Firstly, let the mass per unit area of the disk be $\sigma = \frac{m}{\pi R^2}$.

Consider a small element of area $dA$ at a distance $x$ from the center of the disk. The mass of this element is $dm = \sigma dA$. The frictional force on this element is $dF = \mu (dm) g = \mu \sigma g \times dA$

The torque on this small element is $d\tau = x \times dF = \mu \sigma g x  \times dA$. (note that by $\times$ I just mean normal multiplication, not the cross product or anything).
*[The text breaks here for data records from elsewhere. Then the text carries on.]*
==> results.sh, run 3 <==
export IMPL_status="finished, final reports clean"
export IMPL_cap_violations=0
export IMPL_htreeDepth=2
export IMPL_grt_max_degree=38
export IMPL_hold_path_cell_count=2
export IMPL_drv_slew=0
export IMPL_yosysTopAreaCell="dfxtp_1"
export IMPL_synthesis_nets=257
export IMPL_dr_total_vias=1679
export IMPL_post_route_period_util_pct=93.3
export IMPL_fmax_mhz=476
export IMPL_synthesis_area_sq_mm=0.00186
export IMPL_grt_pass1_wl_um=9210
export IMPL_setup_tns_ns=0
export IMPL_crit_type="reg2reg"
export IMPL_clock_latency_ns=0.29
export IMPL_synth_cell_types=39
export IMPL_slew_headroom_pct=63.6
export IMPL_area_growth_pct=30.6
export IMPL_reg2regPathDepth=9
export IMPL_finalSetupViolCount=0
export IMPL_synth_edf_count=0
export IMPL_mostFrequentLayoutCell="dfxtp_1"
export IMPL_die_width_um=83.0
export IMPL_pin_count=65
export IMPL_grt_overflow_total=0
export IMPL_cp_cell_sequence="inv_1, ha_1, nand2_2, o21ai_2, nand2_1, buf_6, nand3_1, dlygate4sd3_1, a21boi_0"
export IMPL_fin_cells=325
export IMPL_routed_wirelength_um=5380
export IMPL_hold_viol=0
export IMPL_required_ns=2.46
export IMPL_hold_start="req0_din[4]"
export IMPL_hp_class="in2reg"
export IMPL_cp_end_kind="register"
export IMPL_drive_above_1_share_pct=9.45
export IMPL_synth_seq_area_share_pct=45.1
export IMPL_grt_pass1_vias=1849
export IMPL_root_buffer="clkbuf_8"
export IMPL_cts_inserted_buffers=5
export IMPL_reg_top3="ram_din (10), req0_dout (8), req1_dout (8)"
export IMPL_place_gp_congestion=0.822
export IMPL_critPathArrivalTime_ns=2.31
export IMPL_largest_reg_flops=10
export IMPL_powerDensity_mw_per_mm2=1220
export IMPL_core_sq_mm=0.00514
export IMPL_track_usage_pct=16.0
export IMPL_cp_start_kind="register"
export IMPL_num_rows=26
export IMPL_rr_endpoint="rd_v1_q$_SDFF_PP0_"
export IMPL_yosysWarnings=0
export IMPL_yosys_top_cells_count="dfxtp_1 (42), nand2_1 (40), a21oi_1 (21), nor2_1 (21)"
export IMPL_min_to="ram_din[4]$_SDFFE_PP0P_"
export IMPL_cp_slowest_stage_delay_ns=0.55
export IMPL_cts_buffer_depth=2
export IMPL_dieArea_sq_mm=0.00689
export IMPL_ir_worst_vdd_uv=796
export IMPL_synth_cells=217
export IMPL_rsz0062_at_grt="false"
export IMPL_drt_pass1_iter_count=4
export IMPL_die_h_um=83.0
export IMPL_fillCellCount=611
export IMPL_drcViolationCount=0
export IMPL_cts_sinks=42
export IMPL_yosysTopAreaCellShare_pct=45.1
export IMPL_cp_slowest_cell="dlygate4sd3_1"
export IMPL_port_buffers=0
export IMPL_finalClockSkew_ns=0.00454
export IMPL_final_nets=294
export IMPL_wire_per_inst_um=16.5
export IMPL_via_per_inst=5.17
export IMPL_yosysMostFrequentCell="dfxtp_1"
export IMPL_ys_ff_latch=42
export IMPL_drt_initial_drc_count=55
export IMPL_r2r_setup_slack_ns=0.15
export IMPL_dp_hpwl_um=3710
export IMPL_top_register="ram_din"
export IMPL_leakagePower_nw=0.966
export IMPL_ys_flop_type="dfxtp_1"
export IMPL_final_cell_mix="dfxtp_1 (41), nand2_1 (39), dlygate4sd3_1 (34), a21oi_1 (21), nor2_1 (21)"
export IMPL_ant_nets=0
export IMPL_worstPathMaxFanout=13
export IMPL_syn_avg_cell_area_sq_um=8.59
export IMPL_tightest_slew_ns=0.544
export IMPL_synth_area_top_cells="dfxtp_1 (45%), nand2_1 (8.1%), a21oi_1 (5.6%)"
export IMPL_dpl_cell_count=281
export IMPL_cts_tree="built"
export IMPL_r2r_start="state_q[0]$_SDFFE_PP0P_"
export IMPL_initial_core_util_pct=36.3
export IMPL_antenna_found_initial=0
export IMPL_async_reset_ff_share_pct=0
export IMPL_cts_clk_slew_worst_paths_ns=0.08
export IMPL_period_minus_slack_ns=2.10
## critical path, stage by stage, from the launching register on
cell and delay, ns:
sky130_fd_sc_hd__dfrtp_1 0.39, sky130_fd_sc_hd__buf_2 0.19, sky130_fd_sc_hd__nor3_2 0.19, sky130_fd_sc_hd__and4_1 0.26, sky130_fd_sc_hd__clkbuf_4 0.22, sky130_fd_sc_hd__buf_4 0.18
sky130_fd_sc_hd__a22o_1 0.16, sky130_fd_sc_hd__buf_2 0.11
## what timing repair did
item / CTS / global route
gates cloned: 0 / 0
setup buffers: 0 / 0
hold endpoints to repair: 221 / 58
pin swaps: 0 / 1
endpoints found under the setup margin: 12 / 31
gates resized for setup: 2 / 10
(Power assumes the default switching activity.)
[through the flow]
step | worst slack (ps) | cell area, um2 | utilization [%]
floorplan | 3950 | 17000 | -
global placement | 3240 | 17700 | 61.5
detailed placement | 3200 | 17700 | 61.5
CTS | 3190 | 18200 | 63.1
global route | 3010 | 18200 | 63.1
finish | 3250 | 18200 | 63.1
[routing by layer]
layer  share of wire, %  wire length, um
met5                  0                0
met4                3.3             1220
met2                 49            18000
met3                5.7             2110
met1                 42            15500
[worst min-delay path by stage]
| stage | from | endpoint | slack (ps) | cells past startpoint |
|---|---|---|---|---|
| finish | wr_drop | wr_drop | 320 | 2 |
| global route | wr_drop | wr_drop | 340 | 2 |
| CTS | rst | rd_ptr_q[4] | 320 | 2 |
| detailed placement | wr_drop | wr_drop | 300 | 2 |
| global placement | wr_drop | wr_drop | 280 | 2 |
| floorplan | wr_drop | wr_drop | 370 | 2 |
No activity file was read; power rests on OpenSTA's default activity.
File: src/flat_wrapper.sv
// flat-port wrapper written by rule: the top's interface ports become plain ports
module gf180mcu_osu_sc_gp12t3v3__clkdiv_prog_flat 
#(
    parameter int WIDTH = 4
)
  (CLK, RN, bus_EN, bus_DIV, bus_Y, bus_ACTIVE);
  gf180mcu_osu_sc_gp12t3v3__clkdiv_prog_if #(.WIDTH(WIDTH)) bus_i ();
  input logic CLK;
  input logic RN;
  input wire logic [$bits(bus_i.EN)-1:0] bus_EN;
  input wire logic [$bits(bus_i.DIV)-1:0] bus_DIV;
  output wire logic [$bits(bus_i.Y)-1:0] bus_Y;
  output wire logic [$bits(bus_i.ACTIVE)-1:0] bus_ACTIVE;
  assign bus_i.EN = bus_EN;
  assign bus_i.DIV = bus_DIV;
  assign bus_Y = bus_i.Y;
  assign bus_ACTIVE = bus_i.ACTIVE;
  gf180mcu_osu_sc_gp12t3v3__clkdiv_prog #(.WIDTH(WIDTH)) u_core (.CLK(CLK), .RN(RN), .bus(bus_i));
endmodule
File: config.mk
export PLATFORM = sky130hd
export DESIGN_NAME = gf180mcu_osu_sc_gp12t3v3__clkdiv_prog_flat
export DESIGN_NICKNAME = d
export VERILOG_FILES = /design/src/rtl/gf180mcu_osu_sc_gp12t3v3__clkdiv_prog_if.sv /design/src/rtl/gf180mcu_osu_sc_gp12t3v3__clkdiv_prog.sv /design/src/flat_wrapper.sv
export SDC_FILE = /design/constraint.sdc
export NUM_CORES = 1
export LEC_CHECK = 0
export CAP_MARGIN = 20
export CORE_AREA = 3 3 40 42
export CTS_CLUSTER_DIAMETER = 60
export DETAILED_ROUTE_END_ITERATION = 8
export DIE_AREA = 0 0 43 45
export GPL_TIMING_DRIVEN = 1
export PLACE_DENSITY = 0.7
export SLEW_MARGIN = 20
export SYNTH_ARGS = -nofsm -noshare
export SYNTH_HDL_FRONTEND = slang
export SYNTH_SLANG_ARGS = --single-unit
File: constraint.sdc
create_clock -name CLK -period 2.7 [get_ports CLK]
set_clock_uncertainty 0.1 [all_clocks]
set_input_delay 0.81 -clock CLK [delete_from_list [all_inputs] [get_ports CLK]]
set_output_delay 0.81 -clock CLK [all_outputs]
set_load 0.1 [all_outputs]
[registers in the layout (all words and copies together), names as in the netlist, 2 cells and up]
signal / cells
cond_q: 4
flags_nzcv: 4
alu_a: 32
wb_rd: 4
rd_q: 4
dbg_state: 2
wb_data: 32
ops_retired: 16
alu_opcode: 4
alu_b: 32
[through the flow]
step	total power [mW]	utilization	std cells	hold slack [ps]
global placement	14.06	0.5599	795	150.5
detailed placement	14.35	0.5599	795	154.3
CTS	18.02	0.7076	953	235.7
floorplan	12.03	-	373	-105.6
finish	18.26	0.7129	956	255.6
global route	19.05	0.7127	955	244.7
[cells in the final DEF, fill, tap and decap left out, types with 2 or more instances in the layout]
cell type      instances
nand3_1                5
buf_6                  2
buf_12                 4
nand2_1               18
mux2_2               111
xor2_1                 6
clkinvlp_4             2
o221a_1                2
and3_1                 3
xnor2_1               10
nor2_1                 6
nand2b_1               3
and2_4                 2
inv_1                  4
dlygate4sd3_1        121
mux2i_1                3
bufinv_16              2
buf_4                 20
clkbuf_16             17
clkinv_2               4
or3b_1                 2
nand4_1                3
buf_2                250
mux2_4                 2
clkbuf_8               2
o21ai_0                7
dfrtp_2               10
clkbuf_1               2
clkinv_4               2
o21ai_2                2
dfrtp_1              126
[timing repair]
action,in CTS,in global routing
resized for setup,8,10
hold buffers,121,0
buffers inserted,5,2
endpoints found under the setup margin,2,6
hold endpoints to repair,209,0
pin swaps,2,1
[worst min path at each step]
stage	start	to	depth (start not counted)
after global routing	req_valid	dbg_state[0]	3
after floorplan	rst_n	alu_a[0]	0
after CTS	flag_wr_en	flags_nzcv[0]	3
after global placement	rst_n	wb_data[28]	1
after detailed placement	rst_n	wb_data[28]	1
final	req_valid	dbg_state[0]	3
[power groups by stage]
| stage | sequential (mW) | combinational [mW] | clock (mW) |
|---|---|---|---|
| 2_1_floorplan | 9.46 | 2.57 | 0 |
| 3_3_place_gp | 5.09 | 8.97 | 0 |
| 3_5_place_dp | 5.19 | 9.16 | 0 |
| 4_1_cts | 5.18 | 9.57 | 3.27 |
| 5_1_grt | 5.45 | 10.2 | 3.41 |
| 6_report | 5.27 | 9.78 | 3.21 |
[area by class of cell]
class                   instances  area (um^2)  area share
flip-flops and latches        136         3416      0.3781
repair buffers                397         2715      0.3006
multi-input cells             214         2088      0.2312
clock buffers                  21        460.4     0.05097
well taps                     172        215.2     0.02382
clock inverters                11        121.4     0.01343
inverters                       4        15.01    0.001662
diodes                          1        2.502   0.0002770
`src/rtl/dmem_store_responder.sv`:
```
// Data-memory responder: word-addressed RAM fronted by a FIFO store buffer
// that drains one entry per cycle and forwards buffered stores to loads.
module dmem_store_responder #(
    parameter int DEPTH_LOG2 = 6,
    parameter int SB_ENTRIES = 4
) (
    input  logic        clk,
    input  logic        reset,
    input  logic        memwrite,
    input  logic [31:0] dataadr,
    input  logic [31:0] writedata,
    output logic [31:0] readdata,
    output logic        stall,
    output logic        sb_empty
);
    localparam int DEPTH = 1 << DEPTH_LOG2;
    localparam int PTR_W = $clog2(SB_ENTRIES);

    typedef logic [PTR_W-1:0]      ptr_t;
    typedef logic [PTR_W:0]        cnt_t;
    typedef logic [DEPTH_LOG2-1:0] idx_t;

    logic [31:0]           ram_q [DEPTH];
    idx_t                  sb_idx_q [SB_ENTRIES];
    logic [31:0]           sb_data_q [SB_ENTRIES];
    logic [SB_ENTRIES-1:0] sb_vld_q, sb_vld_d;
    ptr_t                  head_q, head_d;
    ptr_t                  tail_q, tail_d;
    cnt_t                  count_q, count_d;

    logic full, empty, enq, deq;
    idx_t word_idx;
    ptr_t slot;
    logic unused_adr_bits;

    // Byte offset and bits above the RAM range are intentionally dropped.
    assign word_idx        = dataadr[DEPTH_LOG2+1:2];
    assign unused_adr_bits = ^{dataadr[31:DEPTH_LOG2+2], dataadr[1:0]};

    assign full     = (count_q == cnt_t'(SB_ENTRIES));
    assign empty    = (count_q == '0);
    assign enq      = memwrite && !full;
    assign deq      = !empty;
    assign stall    = memwrite && full;
    assign sb_empty = empty;

    always_comb begin
        head_d   = head_q;
        tail_d   = tail_q;
        count_d  = count_q;
        sb_vld_d = sb_vld_q;
        if (deq) begin
            sb_vld_d[head_q] = 1'b0;
            head_d           = head_q + 1'b1;
        end
        if (enq) begin
            sb_vld_d[tail_q] = 1'b1;
            tail_d           = tail_q + 1'b1;
        end
        case ({enq, deq})
            2'b10:   count_d = count_q + 1'b1;
            2'b01:   count_d = count_q - 1'b1;
            default: count_d = count_q;
        endcase
    end

    // Walk entries oldest to youngest so the youngest match overrides.
    always_comb begin
        readdata = ram_q[word_idx];
        slot     = head_q;
        for (int i = 0; i < SB_ENTRIES; i++) begin
            slot = head_q + ptr_t'(i);
            if (sb_vld_q[slot] && (sb_idx_q[slot] == word_idx)) begin
                readdata = sb_data_q[slot];
            end
        end
    end

    always_ff @(posedge clk) begin
        if (reset) begin
            head_q   <= '0;
            tail_q   <= '0;
            count_q  <= '0;
            sb_vld_q <= '0;
        end else begin
            head_q   <= head_d;
            tail_q   <= tail_d;
            count_q  <= count_d;
            sb_vld_q <= sb_vld_d;
        end
    end

    // A reset edge suppresses the drain so undrained stores are discarded.
    always_ff @(posedge clk) begin
        if (enq) begin
            sb_idx_q[tail_q]  <= word_idx;
            sb_data_q[tail_q] <= writedata;
        end
        if (deq && !reset) begin
            ram_q[sb_idx_q[head_q]] <= sb_data_q[head_q];
        end
    end
endmodule

```
==> config.mk <==
export PLATFORM = sky130hd
export DESIGN_NAME = sha1_msg_padder
export DESIGN_NICKNAME = d
export VERILOG_FILES = /design/src/rtl/sha1_msg_padder.sv
export SDC_FILE = /design/constraint.sdc
export NUM_CORES = 1
export LEC_CHECK = 0
export BUFFER_PORTS_ARGS = -buffer_cell sky130_fd_sc_hd__buf_2
export CORE_UTILIZATION = 45
export CTS_BUF_LIST = sky130_fd_sc_hd__clkbuf_16
export DETAILED_ROUTE_END_ITERATION = 8
export PLACE_DENSITY = 0.68
export SLEW_MARGIN = 20
export SYNTH_ARGS = -nofsm -noshare
export SYNTH_HDL_FRONTEND = slang
export SYNTH_SLANG_ARGS = --single-unit
==> constraint.sdc <==
create_clock -name wb_clk_i -period 5.8 [get_ports wb_clk_i]
set_input_delay 1.16 -clock wb_clk_i [delete_from_list [all_inputs] [get_ports wb_clk_i]]
set_output_delay 1.16 -clock wb_clk_i [all_outputs]
set_load 0.01 [all_outputs]
<file path="config.mk">
export PLATFORM = sky130hd
export DESIGN_NAME = sat_counter
export DESIGN_NICKNAME = d
export VERILOG_FILES = /design/src/rtl/counter_seq_checker_sat_counter.sv
export SDC_FILE = /design/constraint.sdc
export NUM_CORES = 1
export LEC_CHECK = 0
export ABC_AREA = 1
export BUFFER_PORTS_ARGS = -buffer_cell sky130_fd_sc_hd__buf_4
export CAP_MARGIN = 25
export CORE_AREA = 2 2 39 41
export DETAILED_ROUTE_END_ITERATION = 16
export DIE_AREA = 0 0 41 43
export SLEW_MARGIN = 20
export SYNTH_ARGS = -nofsm -noshare
export SYNTH_HDL_FRONTEND = slang
export SYNTH_SLANG_ARGS = --single-unit
</file>
<file path="constraint.sdc">
create_clock -name clk -period 1.3 [get_ports clk]
set_input_delay 0.26 -clock clk [delete_from_list [all_inputs] [get_ports clk]]
set_output_delay 0.26 -clock clk [all_outputs]
set_load 0.05 [all_outputs]
</file>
Now let us consider a thin circular ring with thickness $dx$ at a distance $x$ from the center (I mean to say a ring of radius $x$ whose center is the center of the disk). The net torque $\tau$ on this ring would be the integral of all the small torques on the small elements of area $dA$ lying on this thin ring. 

$$\tau = \int d\tau = \mu \sigma g x \int dA = \mu \sigma g \times (2 \pi x^2 dx)$$

Note that in this integral $x$ is a constant, since $x$ is the distance from the center for all the small elements on the circular ring we have taken under consideration. 

As $dx \to 0$, we have infinite such rings on the disk. So now we need to integrate over all these rings. The equation above matches the second equation of your post. 

I think you should be able to take it from here. The important thing is to keep in mind what we are doing: first we find the net torque on a thin ring situated at a distance $x$ from the center which I've done above, and then we integrate over all such rings.